For me, the United States after the second World War, was the land of the righteous. Even if deals were being peddled between Franklin Roosevelt and Winston Churchill, even if Harry S Truman might in fact be a war criminal, it didn’t matter. You guys were trying to stop wars and coming to the rescue. You were the world’s Superman.
But what about now? Donald Trump is a wonderful mirror as one person wrote. He reflects all that is wrong with people these days. He uses fame and money for all the wrong reasons. He appeals to us for all the wrong reasons. He appeals to Australians for all the wrong reasons too.

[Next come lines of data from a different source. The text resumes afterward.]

==> src/rtl/core/ttnm_pkg.sv <==
`default_nettype none
package ttnm_pkg;

   // request codes
   localparam logic [1:0] REQ_CLEAR = 2'd0;
   localparam logic [1:0] REQ_LOAD  = 2'd1;
   localparam logic [1:0] REQ_QUERY = 2'd2;

   // register indexes (byte address = 4 * index)
   localparam logic [2:0] REG_APPLY_CALO   = 3'd0;
   localparam logic [2:0] REG_REVERSE      = 3'd1;
   localparam logic [2:0] REG_TRACK_FLOOR  = 3'd2;
   localparam logic [2:0] REG_ETA_LIMIT    = 3'd3;
   localparam logic [2:0] REG_TOWER_FLOOR  = 3'd4;
   localparam logic [2:0] REG_CONE_SQ      = 3'd5;
   localparam logic [2:0] REG_RATIO_CUT    = 3'd6;

   localparam int ADDR_W = 5;

   localparam logic signed [14:0] PHI_PI     = 15'sd3217;
   localparam logic signed [14:0] PHI_TWO_PI = 15'sd6434;
   localparam logic [26:0]        DIST_MAX   = 27'd134217727;

   typedef struct packed {
      logic [15:0]        pt;
      logic signed [13:0] eta;
      logic signed [12:0] phi;
   } tower_type;

   typedef struct packed {
      logic [15:0] tower_pt_floor;
      logic [12:0] abs_eta_limit;
   } filt_cfg_type;

   typedef struct packed {
      logic        valid;
      logic        elig;
      logic [15:0] pt;
      logic [26:0] dsq;
   } dist_out_type;

endpackage
`default_nettype wire

==> src/rtl/core/ttnm_dist.sv <==
`default_nettype none
module ttnm_dist
   import ttnm_pkg::*;
(
   input  wire logic                clock,
   input  wire logic                reset,
   input  wire logic                in_valid,
   input  wire tower_type           tower,
   input  wire logic signed [13:0]  track_eta,
   input  wire logic signed [12:0]  track_phi,
   input  wire filt_cfg_type        cfg,
   output dist_out_type             dout
);

   logic               v1_ff, v2_ff, v3_ff;
   logic               elig1_ff, elig2_ff, elig3_ff;
   logic [15:0]        pt1_ff, pt2_ff, pt3_ff;
   logic signed [14:0] de1_ff, dp1_ff;
   logic [29:0]        desq2_ff, dpsq2_ff;
   logic [26:0]        dist3_ff;

   logic [13:0]        abs_eta;
   logic               elig_in;
   logic signed [14:0] de_in, dp_raw, dp_in;
   logic signed [29:0] desq_s, dpsq_s;
   logic [30:0]        sum;

   // stage 1: differences, phi wrap, eligibility
   always_comb begin
      abs_eta = tower.eta[13] ? 14'(-tower.eta) : tower.eta;
      elig_in = (tower.pt >= cfg.tower_pt_floor) && (abs_eta <= {1'b0, cfg.abs_eta_limit});
      de_in   = 15'(tower.eta) - 15'(track_eta);
      dp_raw  = 15'(tower.phi) - 15'(track_phi);
      if (dp_raw > PHI_PI) begin
         dp_in = dp_raw - PHI_TWO_PI;
      end else if (dp_raw < -PHI_PI) begin
         dp_in = dp_raw + PHI_TWO_PI;
      end else begin
         dp_in = dp_raw;
      end
   end

   // stage 2: squares; stage 3: sum and saturate
   always_comb begin
      desq_s = de1_ff * de1_ff;
      dpsq_s = dp1_ff * dp1_ff;
      sum    = {1'b0, desq2_ff} + {1'b0, dpsq2_ff};
   end

   always_ff @(posedge clock) begin
      if (reset) begin
         v1_ff <= 1'b0;
         v2_ff <= 1'b0;
         v3_ff <= 1'b0;
      end else begin
         v1_ff <= in_valid;
         v2_ff <= v1_ff;
         v3_ff <= v2_ff;
      end
      elig1_ff <= elig_in;
      pt1_ff   <= tower.pt;
      de1_ff   <= de_in;
      dp1_ff   <= dp_in;
      elig2_ff <= elig1_ff;
      pt2_ff   <= pt1_ff;
      desq2_ff <= 30'(desq_s);
      dpsq2_ff <= 30'(dpsq_s);
      elig3_ff <= elig2_ff;
      pt3_ff   <= pt2_ff;
      dist3_ff <= (sum > {4'b0, DIST_MAX}) ? DIST_MAX : sum[26:0];
   end

   assign dout.valid = v3_ff;
   assign dout.elig  = elig3_ff;
   assign dout.pt    = pt3_ff;
   assign dout.dsq   = dist3_ff;

endmodule
`default_nettype wire

==> config.mk <==
export PLATFORM = sky130hd
export DESIGN_NAME = ttnm_dist
export DESIGN_NICKNAME = d
export VERILOG_FILES = /design/src/rtl/core/ttnm_pkg.sv /design/src/rtl/core/ttnm_dist.sv
export SDC_FILE = /design/constraint.sdc
export NUM_CORES = 1
export LEC_CHECK = 0
export ABC_CLOCK_PERIOD_IN_PS = 9070
export BUFFER_PORTS_ARGS = -buffer_cell sky130_fd_sc_hd__buf_2
export CAP_MARGIN = 20
export CORE_ASPECT_RATIO = 1.1
export CORE_MARGIN = 4
export CORE_UTILIZATION = 50
export CTS_BUF_LIST = sky130_fd_sc_hd__clkbuf_8
export CTS_CLUSTER_SIZE = 12
export DETAILED_ROUTE_END_ITERATION = 8
export PLACE_DENSITY = 0.68
export SYNTH_ARGS = -nofsm -noshare
export SYNTH_HDL_FRONTEND = slang
export SYNTH_SLANG_ARGS = --single-unit
==> constraint.sdc <==
create_clock -name clock -period 9.07 [get_ports clock]
set_clock_uncertainty 0.2 [all_clocks]
set_input_delay 1.814 -clock clock [delete_from_list [all_inputs] [get_ports clock]]
set_output_delay 1.814 -clock clock [all_outputs]
set_load 0.01 [all_outputs]
Yosys cells after proc, flatten, opt, wreduce, memory -nomap -nowiden:

Cells that the tools add are included.

* flip-flop bits (word level): 171
* bits in latches: 0
* bits in writable memories: 0
* ROM bits: 0
* input port bits: 102
* output and inout bits: 45
* word-level logic and storage cells: 31
* memories: 0

* $add $sub $neg: 6
* multipliers: 2
* div/mod/pow operators: 0
* magnitude comparators: 5
* equal/unequal tests: 0
* shift-type cells: 0
* muxes and demuxes: 3
* bitwise operators: 0
* reduce and logical (&&, ||, !) cells: 1

Operator list (number)
* multiplier 15 x 15 -> 30 bit: 2
* adder 30 x 30 -> 31 bit: 1
* > comparator 31 x 27 -> 1 bit (second input constant): 1
* two-way mux 15 bit: 2
* >= comparator 16 bit: 1
* adder 14 x 14 -> 15 bit (second input constant): 1
* subtractor 14 x 14 -> 15 bit: 1
* subtractor 14 x 14 -> 15 bit (second input constant): 1
* > comparator 14 x 13 -> 1 bit (second input constant): 1
* <= comparator 14 x 13 -> 1 bit: 1
* < comparator 14 x 13 -> 1 bit (second input constant): 1
* two-way mux 14 bit: 1
* negator 14 bit: 1
* subtractor 13 x 13 -> 14 bit: 1
* logical AND 1 bit: 1

Depth between registers and ports, before layout:

Gate-level depths: netlist (run 1).

* depth in word-level cells: 4
* mapped depth: 25
* mapped depth without buffers: 24

Least setup slack after synthesis (run 1):

No wires, ideal clock.

* kind: reg-to-reg
* from: register dp1_ff[14]
* to: register dpsq2_ff[28]
* setup time: 0.072 ns
* arrival: 6.101 ns
* required time: 8.798 ns
* slack: 2.697 ns
* stages on the path, launching flop included: 24
* buffers on the path: 1
* clock period less this slack: 6.373 ns
* cells stage by stage: dfxtp_1 -> inv_1 -> buf_1 -> nor2_1 -> fa_1 -> inv_1 -> fa_1 -> inv_1 -> fa_1 -> fa_1 -> fa_1 -> inv_1 -> fa_1 -> inv_1 -> ha_1 -> a21o_1 -> a21o_1 -> a21oi_1 -> nor2_1 -> a211oi_1 -> o21ai_0 -> a2111o_1 -> a21oi_1 -> xnor2_1

* cells in the longest elaborated chain, start to end: 1

Ends and longest elaborated chain
* start, declared: line ttnm_dist.sv:18 `logic signed [14:0] de1_ff, dp1_ff;`
* start signal, assigned: line ttnm_dist.sv:63 `dp1_ff <= dp_in;`
* multiplier 15 x 15 -> 30 bit: line ttnm_dist.sv:46 `dpsq_s = dp1_ff * dp1_ff;`
* named net dpsq_s[28]: line ttnm_dist.sv:25 `logic signed [29:0] desq_s, dpsq_s;`
* end signal, assigned: line ttnm_dist.sv:67 `dpsq2_ff <= 30'(dpsq_s);`
* end, declared: line ttnm_dist.sv:19 `logic [29:0] desq2_ff, dpsq2_ff;`

The timed path passes the listed nets, and every way through them passes these cells.
A chain may end at the register's enable or synchronous reset.

Final worst setup path (run 1):

Same ends and word-level chain as after synthesis.

==> results by group, run 1 <==
Outcome
  – Status: completed

Yosys
  – Commonest cells in the netlist: 651 x inv_1, 397 x fa_1, 261 x ha_1
  – Cells after Synth: ~2500
  – Multiplexer share of the synthesized area: 0.00174
  – Register area share after synthesis: 0.147
  – Post-synth top area cell: fa_1
  – Ys flop type: dfxtp_1
  – Mapped cell area: roughly 23000 um^2
  – Synth Area in Simple Gates: 0.106
  – XOR/XNOR Fraction of Synth Area: 0.0530
  – Synth unique cells: 68
  – Avg Synthesized Cell Area: 9.27 um^2
  – Ranking of synthesized cells by area: fa_1 35%, dfxtp_1 15%, ha_1 14%, inv_1 11%, xnor2_1 4.1%
  – Main combinational cell family by area after synthesis: adder cells
  – Synth Area in Compound Gates: 0.0874
  – Register bit count reported by yosys: roughly 170
  – Adder-cell share of the synthesized area: 0.489
  – Yosys top cell area share: 0.346
  – Syn Nets: between 3000 and 4000
  – Ys async rst share: 0
  – Synth warn: 0
  – EDFF count, synth: 0
  – Most frequent cell after synthesis: inv_1

Route
  – Met1 wire length: 18.7 mm
  – Starting DRC count in detailed routing: 765
  – Residual DRC: 0
  – WL final: 44.5 mm
  – Routed wl met3: 1.68 mm
  – Vias per inst: 5.08
  – WL met2: between 20 and 25 mm
  – TritonRoute pass-1 iters: 5
  – WL/cell: about 14 um
  – Max layer used: met4
  – ANT nets after route: 0
  – Via Count: about 16000

Clocking
  – CTS tree: done
  – CTS clk-pin slew, worst paths: 110 ps
  – Post-CTS sizing: 0
  – Clk root buf: clkbuf_8
  – Clock tree buffer depth: 2
  – H-tree lvl count: 4
  – Worst-Skew Late Latency: 550 ps
  – CTS Buf Count: 17
  – Clock sinks: approximately 170
  – Postcts setup bufs: 0
  – Number of hold buffers added after CTS: 0

Min path
  – Worst Hold Class: reg2reg
  – Hold endpoint: pt3_ff[14]
  – Hold Path Stages: 0
  – Hold_sp: pt2_ff[14]

Global routing
  – Vias in the first global route: 17374
  – Global Route Usage Sum: 0.193
  – GRT overflow: 0
  – First-pass GRT wire length: a little under 80 mm
  – Antenna violations before repair: 0
  – Largest net degree at the start of global routing: 27

STA
  – Time the worst path needs with I/O delays and setup: just over 7000 ps
  – Finish-stage setup viols: 0
  – Worst-Margin Slew: 1010 ps
  – Crit share post-route: 0.791
  – Final hold violations: 0
  – Fmax achieved: around 140 MHz
  – Setup slack after layout: approximately 1900 ps
  – Pins Over Slew Limit: 0
  – Slew headroom: 0.329
  – RSZ-0062 raised after global routing: no
  – Hold Slack: between 100 and 150 ps
  – TNS Setup: 0 ps

Setup path
  – Capturing point of the worst reg2reg path: dpsq2_ff[28]
  – Crit path max fanout: 15
  – R2R depth: 22
  – R2R Path Start: dp1_ff[14]
  – Setup CP Type: reg2reg
  – Worst EP arrival: 7460 ps
  – Required @ worst endpoint: 9350 ps
  – Worst setup SP type: register
  – Reg-to-reg slack, setup: around 1900 ps
  – Crit end category: register

Die
  – DIE WIDTH: roughly 210 um
  – I/O Pins: around 150
  – Die height: between 200 and 250 um
  – Placeable Area: between 40000 and 50000 um^2
  – Row cnt: approximately 80
  – Initial Utilization: 0.505
  – Die area: slightly below 50000 um^2

Place
  – Pre-CTS setup slack: about 1900 ps
  – RD Place Congestion: approximately 0.91
  – Post-DP HPWL: 38.4 mm
  – I/O Buffers: about 150

Cells and area
  – Fillers: 4168
  – Share of cells above drive strength 1: 0.0733
  – Inserted Diodes: 0
  – Layout overhead on the synthesized area: 7.37%
  – Fin nets: roughly 3400

Flow run
  – Maxcap violations: 0
## registers in the layout, summed over array words and instances, names as in the netlist
signal / cells
desq2_ff: 29
v3_ff: 1
dp1_ff: 15
elig2_ff: 1
dpsq2_ff: 29
v2_ff: 1
elig1_ff: 1
de1_ff: 15
elig3_ff: 1
v1_ff: 1
pt1_ff: 16
pt3_ff: 16
pt2_ff: 16
dist3_ff: 27
## cell usage in the layout, fill, tap and decap left out, drive strengths merged, types with 40 or more instances in the layout
master / n
and2: 83
dfxtp: 169
a21oi: 68
nand2: 183
xnor2: 108
a21o: 40
inv: 658
nor2: 106
o21ai: 51
ha: 261
fa: 397
buf: 146
## critical path, cell delays in order (launching register included)
cell and delay (ps):
dfxtp_1 670, inv_1 390, nor2_1 350, fa_1 520, inv_1 240, fa_1 430
inv_1 80, fa_1 430, fa_1 480, fa_1 540, inv_1 50, fa_1 530
inv_1 40, ha_1 350, a21o_1 200, a21o_1 170, a21oi_1 220, nor2_1 80
a211oi_1 170, o21ai_0 230, a2111o_1 430, a21oi_1 180, xnor2_1 130
## area by class of cell
class	count	area, um^2	share of cell area
Sequential cell	169	3380	0.137
Clock buffer	17	234	0.00950
Timing Repair Buffer	146	731	0.0297
Inverter	651	2440	0.0992
Tap cell	588	736	0.0299
Multi-Input combinational cell	1607	16900	0.687
Clock inverter	15	198	0.00802
## metrics by stage
| step | cell area (um^2) | util | std cells |
|---|---|---|---|
| after CTS | 24600 | 0.542 | 3193 |
| after floorplan | 22900 | - | 2475 |
| final | 24600 | 0.542 | 3193 |
| after global routing | 24600 | 0.542 | 3193 |
| after detailed placement | 24200 | 0.533 | 3161 |
| after global placement | 24200 | 0.533 | 3161 |
## logic make-up (layout without fill, tap and decap cells)
kind of cell / count (synthesis) / in the layout
flip-flops: 169 / 169
AO/OA/AOI/OAI: 295 / 295
buffers and inverters: 699 / 829
multiplexers: 4 / 4
XOR/XNOR: 139 / 139
adder cells (fa/ha/maj): 658 / 658
AND/OR/NAND/NOR: 511 / 511
## per-layer routing
| layer | vias up | global-route usage |
|---|---|---|
| met4 | 0 | 0.0564 |
| met3 | 58 | 0.0289 |
| met1 | 8100 | 0.246 |
| li1 | 7821 | - |
| met5 | - | 0 |
| met2 | 252 | 0.340 |
## worst max-delay path by stage
stage                        end        from
floorplan           dpsq2_ff[28]  dp1_ff[14]
global placement    dpsq2_ff[28]  dp1_ff[14]
detailed placement  dpsq2_ff[28]  dp1_ff[14]
CTS                 dpsq2_ff[28]  dp1_ff[14]
global route        dpsq2_ff[28]  dp1_ff[14]
finish              dpsq2_ff[28]  dp1_ff[14]
Power of run 1 is not shown: default switching activity piles up to over one toggle a cycle in this logic, so the estimate is an artifact.
==> run 2: changes to the inputs <==
ABC_CLOCK_PERIOD_IN_PS = 6160   (was 9070)
PLACE_DENSITY = 0.7   (was 0.68)
clock period = 6.16 ns   (was 9.07 ns; I/O delays follow)
==> results by group, run 2 (same netlist as run 1, synthesis figures left out) <==
Cells and area
  – Fin nets: 3511 (+4.7%)
  – Most common cell after layout, fill and taps aside: inv_1
  – Area of the multi-input gates: 17300 um^2 (+2.5%)
  – Register area: 3430 um^2 (+1.5%)
  – Fin area: 26300 um^2 (+6.9%)
  – Commonest non-fill, non-tap cells in the layout: 638 x inv_1, 391 x fa_1, 246 x ha_1, 175 x nand2_1, 153 x buf_4
  – Share of cells above drive strength 1: 0.171 (+0.0974)
  – Fillers: 3994 (-4.2%)
  – Regs by FF count: desq2_ff (29), dpsq2_ff (29), dist3_ff (27)
  – Inserted Diodes: 0 (unchanged)
  – Core Util, Final: 0.580 (+0.0374)
  – Layout overhead on the synthesized area: 14.8%

Setup path
  – Setup CP Type: reg2reg
  – Crit path max fanout: 7 (-8)
  – Worst setup SP type: register
  – R2R Path Start: dp1_ff[1]
  – Capturing point of the worst reg2reg path: dpsq2_ff[29]
  – Crit end category: register
  – Required @ worst endpoint: 6410 ps (-2940 ps)
  – Reg-to-reg slack, setup: 170 ps (-1720 ps)
  – Worst setup path start: dp1_ff[1]
  – R2R depth: 20 (-9.1%)
  – Worst EP arrival: 6240 ps (-1220 ps)

STA
  – Time the worst path needs with I/O delays and setup: 5990 ps (-1190 ps)
  – Pins Over Slew Limit: 0 (unchanged)
  – Worst-Margin Slew: 808 ps (-199 ps)
  – Final hold violations: 0 (unchanged)
  – Crit share post-route: 0.972 (+0.181)
  – TNS Setup: 0 ps (unchanged)
  – Fmax achieved: 167 MHz (+20%)
  – Slew headroom: 0.453 (+0.124)
  – Finish-stage setup viols: 0 (unchanged)

Route
  – TritonRoute pass-1 iters: 5 (unchanged)
  – Residual DRC: 0 (unchanged)
  – Routed wl met3: 1.64 mm (-2.5%)
  – Vias per inst: 5.05 (-0.74%)
  – Met1 wire length: 20.2 mm (+8.4%)
  – Starting DRC count in detailed routing: 637 (-17%)
  – WL met2: 24.6 mm (+6.2%)
  – WL final: 47.5 mm (+6.8%)
  – Via Count: 16913 (+4.2%)
  – Max layer used: met4
  – ANT nets after route: 0 (unchanged)
  – WL/cell: 14.2 um (+1.7%)

Clocking
  – CTS clk-pin slew, worst paths: 110 ps (about the same)
  – CTS tree: done
  – CTS Buf Count: 17 (unchanged)
  – Worst-Skew Late Latency: 550 ps (about the same)
  – H-tree lvl count: 4 (unchanged)
  – Clk root buf: clkbuf_8
  – Clock tree buffer depth: 2 (unchanged)
  – Clock sinks: 169 (unchanged)
  – Number of hold buffers added after CTS: 0 (unchanged)

Min path
  – Hold endpoint: pt2_ff[5]
  – Worst Hold Class: reg2reg
  – Hold Path Stages: 0 (unchanged)
  – Hold_sp: pt1_ff[5]

Global routing
  – GRT overflow: 0 (unchanged)
  – Antenna violations before repair: 0 (unchanged)
  – Largest net degree at the start of global routing: 27 (unchanged)
  – First-pass GRT wire length: 82.1 mm (+4.9%)
  – Global Route Usage Sum: 0.203 (+0.00997)
  – Vias in the first global route: 18104 (+4.2%)

Place
  – RD Place Congestion: 0.894 (-2.2%)
  – Cell Area, Placed: 25300 um^2 (+4.7%)
  – I/O Buffers: 146 (unchanged)
  – Post-DP HPWL: 40.9 mm (+6.7%)

Die
  – Die area: 49400 um^2 (unchanged)
  – Die height: 233 um (unchanged)
  – DIE WIDTH: 212 um (unchanged)
  – Placeable Area: 45500 um^2 (unchanged)
  – I/O Pins: 147 (unchanged)
  – Initial Utilization: 0.505 (unchanged)
  – Row cnt: 82 (unchanged)

Outcome
  – Status: completed

Flow run
  – Maxcap violations: 0 (unchanged)
## run 2: cell count changes in the layout (fill, tap and decap cells not counted), moves of 10 or more
cell,change
and2_1,-10
buf_4,+153
dfxtp_1,-26
dfxtp_2,+19
ha_1,-15
ha_4,+10
inv_1,-13
inv_2,+10
nor2_1,-11
nor2_2,+10
## run 2: critical path: stages, from the launching register on
cell	delay (ps)
dfxtp_2	340
buf_4	130
buf_4	170
and2_4	160
fa_1	530
inv_1	50
fa_1	470
inv_1	50
fa_1	520
fa_1	460
fa_1	560
inv_1	60
fa_1	530
inv_1	50
ha_2	350
nand4_1	190
o311a_4	450
o31ai_4	260
o21ai_1	90
nor2b_2	160
xnor2_1	110
## run 2: what timing repair did
| item | in CTS | in global routing |
|---|---|---|
| resized for setup | 20 | 126 |
| pin swaps | 5 | 83 |
| setup buffers | 1 | 10 |
| setup endpoints to repair | 9 | 18 |
## run 2: cell type report
type	count	area share
clock buffer	18	0.00941
tap	588	0.0279
clock inverter	14	0.00656
timing repair buffer	305	0.0742
inverter	651	0.0931
multi-input combinational	1607	0.658
sequential	169	0.130
## run 2: metrics by stage
stage	hold WS (ps)	instances	setup slack [ps]
final	133	3352	173
after global routing	141	3352	-23.2
after CTS	133	3343	-45.5
after detailed placement	112	3310	-222
after global placement	110	3310	-27.1
after floorplan	110	2475	2.54
## run 2: worst max path at each step
stage	end	slack, ps	depth (start not counted)
3_3_place_gp	dpsq2_ff[29]	-30	24
3_5_place_dp	dpsq2_ff[28]	-220	22
2_1_floorplan	dpsq2_ff[28]	3	21
6_report	dpsq2_ff[29]	170	20
5_1_grt	dpsq2_ff[23]	-20	27
4_1_cts	dpsq2_ff[28]	-50	22
## run 2: routing by layer
metal	GRT usage	vias to the layer above
met5	0	-
met4	0.0586	0
met2	0.354	283
li1	-	8145
met3	0.0282	67
met1	0.263	8418
Power of run 2 is left out for the same reason.
==> run 3: changes to the inputs <==
CORE_UTILIZATION = 58   (was 50)
PLACE_DENSITY = 0.8   (was 0.7)
==> results by group, run 3 (same netlist as run 1, synthesis figures left out) <==
Die
  – I/O Pins: 147 (unchanged)
  – Placeable Area: 39200 um^2 (-14%)
  – Die height: 217 um (-6.9%)
  – Row cnt: 76 (-7.3%)
  – Die area: 42800 um^2 (-13%)
  – DIE WIDTH: 198 um (-6.9%)
  – Initial Utilization: 0.586 (+0.0809)

Place
  – Cells after DPL: 3216 (-2.8%)
  – Post-DP HPWL: 40.9 mm (about the same)
  – RD Place Congestion: 0.910 (+1.9%)
  – I/O Buffers: 146 (unchanged)
  – Cell Area, Placed: 25200 um^2 (-0.74%)

Route
  – ANT nets after route: 0 (unchanged)
  – WL final: 48.0 mm (+1.2%)
  – Vias per inst: 5.20 (+3.1%)
  – TritonRoute pass-1 iters: 5 (unchanged)
  – WL/cell: 14.7 um (+3.9%)
  – Starting DRC count in detailed routing: 801 (+26%)
  – Via Count: 16978 (+0.38%)
  – Residual DRC: 0 (unchanged)

Clocking
  – Clock sinks: 169 (unchanged)
  – CTS Buf Count: 17 (unchanged)
  – Number of hold buffers added after CTS: 0 (unchanged)
  – Clk root buf: clkbuf_8
  – CTS clk-pin slew, worst paths: 120 ps (about the same)
  – H-tree lvl count: 4 (unchanged)
  – Clock tree buffer depth: 2 (unchanged)
  – Worst-Skew Late Latency: 510 ps (-40 ps)
  – CTS tree: done

Global routing
  – Vias in the first global route: 18543 (+2.4%)
  – GRT overflow: 0 (unchanged)
  – First-pass GRT wire length: 83.4 mm (+1.6%)
  – GR Util met3: 0.0232 (-0.00502)
  – Met2 Use GR: 0.421 (+0.0663)
  – Most Crowded Layer GR: met2
  – GRT met1 Usage: 0.303 (+0.0391)
  – Largest net degree at the start of global routing: 27 (unchanged)
  – Global Route Usage Sum: 0.235 (+0.0318)
  – Antenna violations before repair: 0 (unchanged)

STA
  – Time the worst path needs with I/O delays and setup: 6000 ps (+9.88 ps)
  – TNS Setup: 0 ps (unchanged)
  – Finish-stage setup viols: 0 (unchanged)
  – Worst-Margin Slew: 829 ps (+21.6 ps)
  – Slew headroom: 0.438 (-0.0146)
  – Fmax achieved: 167 MHz (-0.16%)
  – RSZ-0062 raised after global routing: yes
  – Final hold violations: 0 (unchanged)
  – Crit share post-route: 0.973 (+0.00160)
  – Pins Over Slew Limit: 0 (unchanged)

Setup path
  – Worst setup SP type: register
  – Crit end category: register
  – Required @ worst endpoint: 6360 ps (-50 ps)
  – Setup CP Type: reg2reg
  – Crit path max fanout: 8 (+1)
  – Worst EP arrival: 6200 ps (-40 ps)

Cells and area
  – Finished Layout Cells: 3265 (-2.6%)
  – Commonest non-fill, non-tap cells in the layout: 645 x inv_1, 388 x fa_1, 245 x ha_1, 178 x nand2_1, 146 x buf_2
  – Core Util, Final: 0.669 (+0.0897)
  – Most common cell after layout, fill and taps aside: inv_1
  – Inserted Diodes: 0 (unchanged)
  – Layout overhead on the synthesized area: 14.2%
  – Fin nets: 3505 (-0.17%)
  – Share of cells above drive strength 1: 0.165 (-0.00579)
  – Fin area: 26200 um^2 (-0.47%)
  – Regs by FF count: desq2_ff (29), dpsq2_ff (29), dist3_ff (27)

Min path
  – Worst Hold Class: reg2reg

Outcome
  – Status: completed

Flow run
  – Maxcap violations: 0 (unchanged)
[run 3: worst paths after layout]
kind | cells after the start | end | slack [ps] | from
setup / recovery | 21 | dpsq2_ff[29] | 160 | dp1_ff[14]
hold / removal | 0 | pt2_ff[8] | 120 | pt1_ff[8]
setup reg to reg | 21 | dpsq2_ff[29] | 160 | dp1_ff[14]
hold reg to reg | 0 | pt2_ff[8] | 120 | pt1_ff[8]
[run 3: what timing repair did]
item | 4_1_cts | 5_1_grt
resized for setup | 28 | 117
setup endpoints to repair | 7 | 17
hold endpoints to repair | 0 | 0
pin swaps | 12 | 71
setup buffers | 3 | 14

If I could tell you the sentiment I hear all the time which is ‘he did what he said he was going to do’ to ‘he calls it like it is’ to ‘well, against Joe Biden, they’re both shitty candidates but at least Trump talks up the economy’ to finally ‘he’s anti-establishment and that’s really driving them nuts’. Little sheep all bah bahing the same thing they heard somebody else say but in a manner which makes them look like they did their own research and came to their own conclusions.
The weirdest part I find, is that he doesn’t just appeal to white people here, he appeals to migrants and the children of migrants. That is what really alarms me.
Have you ever met a really good con artist? I have. He was so good at his craft. When you are in the presence of one you rarely have a chance to think clearly because you are moving with their line of thought and dialogue almost mesmerized. In the case of Trump, I sit their mesmerized that so many people are mesmerized by him in the background of his rallies and as I listen to what is coming out of his mouth - I get it. He is telling you some things that resemble truth in a pastiche which will be part truth, part bullshit, part hearsay, part fact, part statistic and partly an outright lie. The problem is - it is enthralling. You have to pull yourself away from it, or, as journalists do, keep a notebook and keep writing it down so you can fact check it on the fly or later that day.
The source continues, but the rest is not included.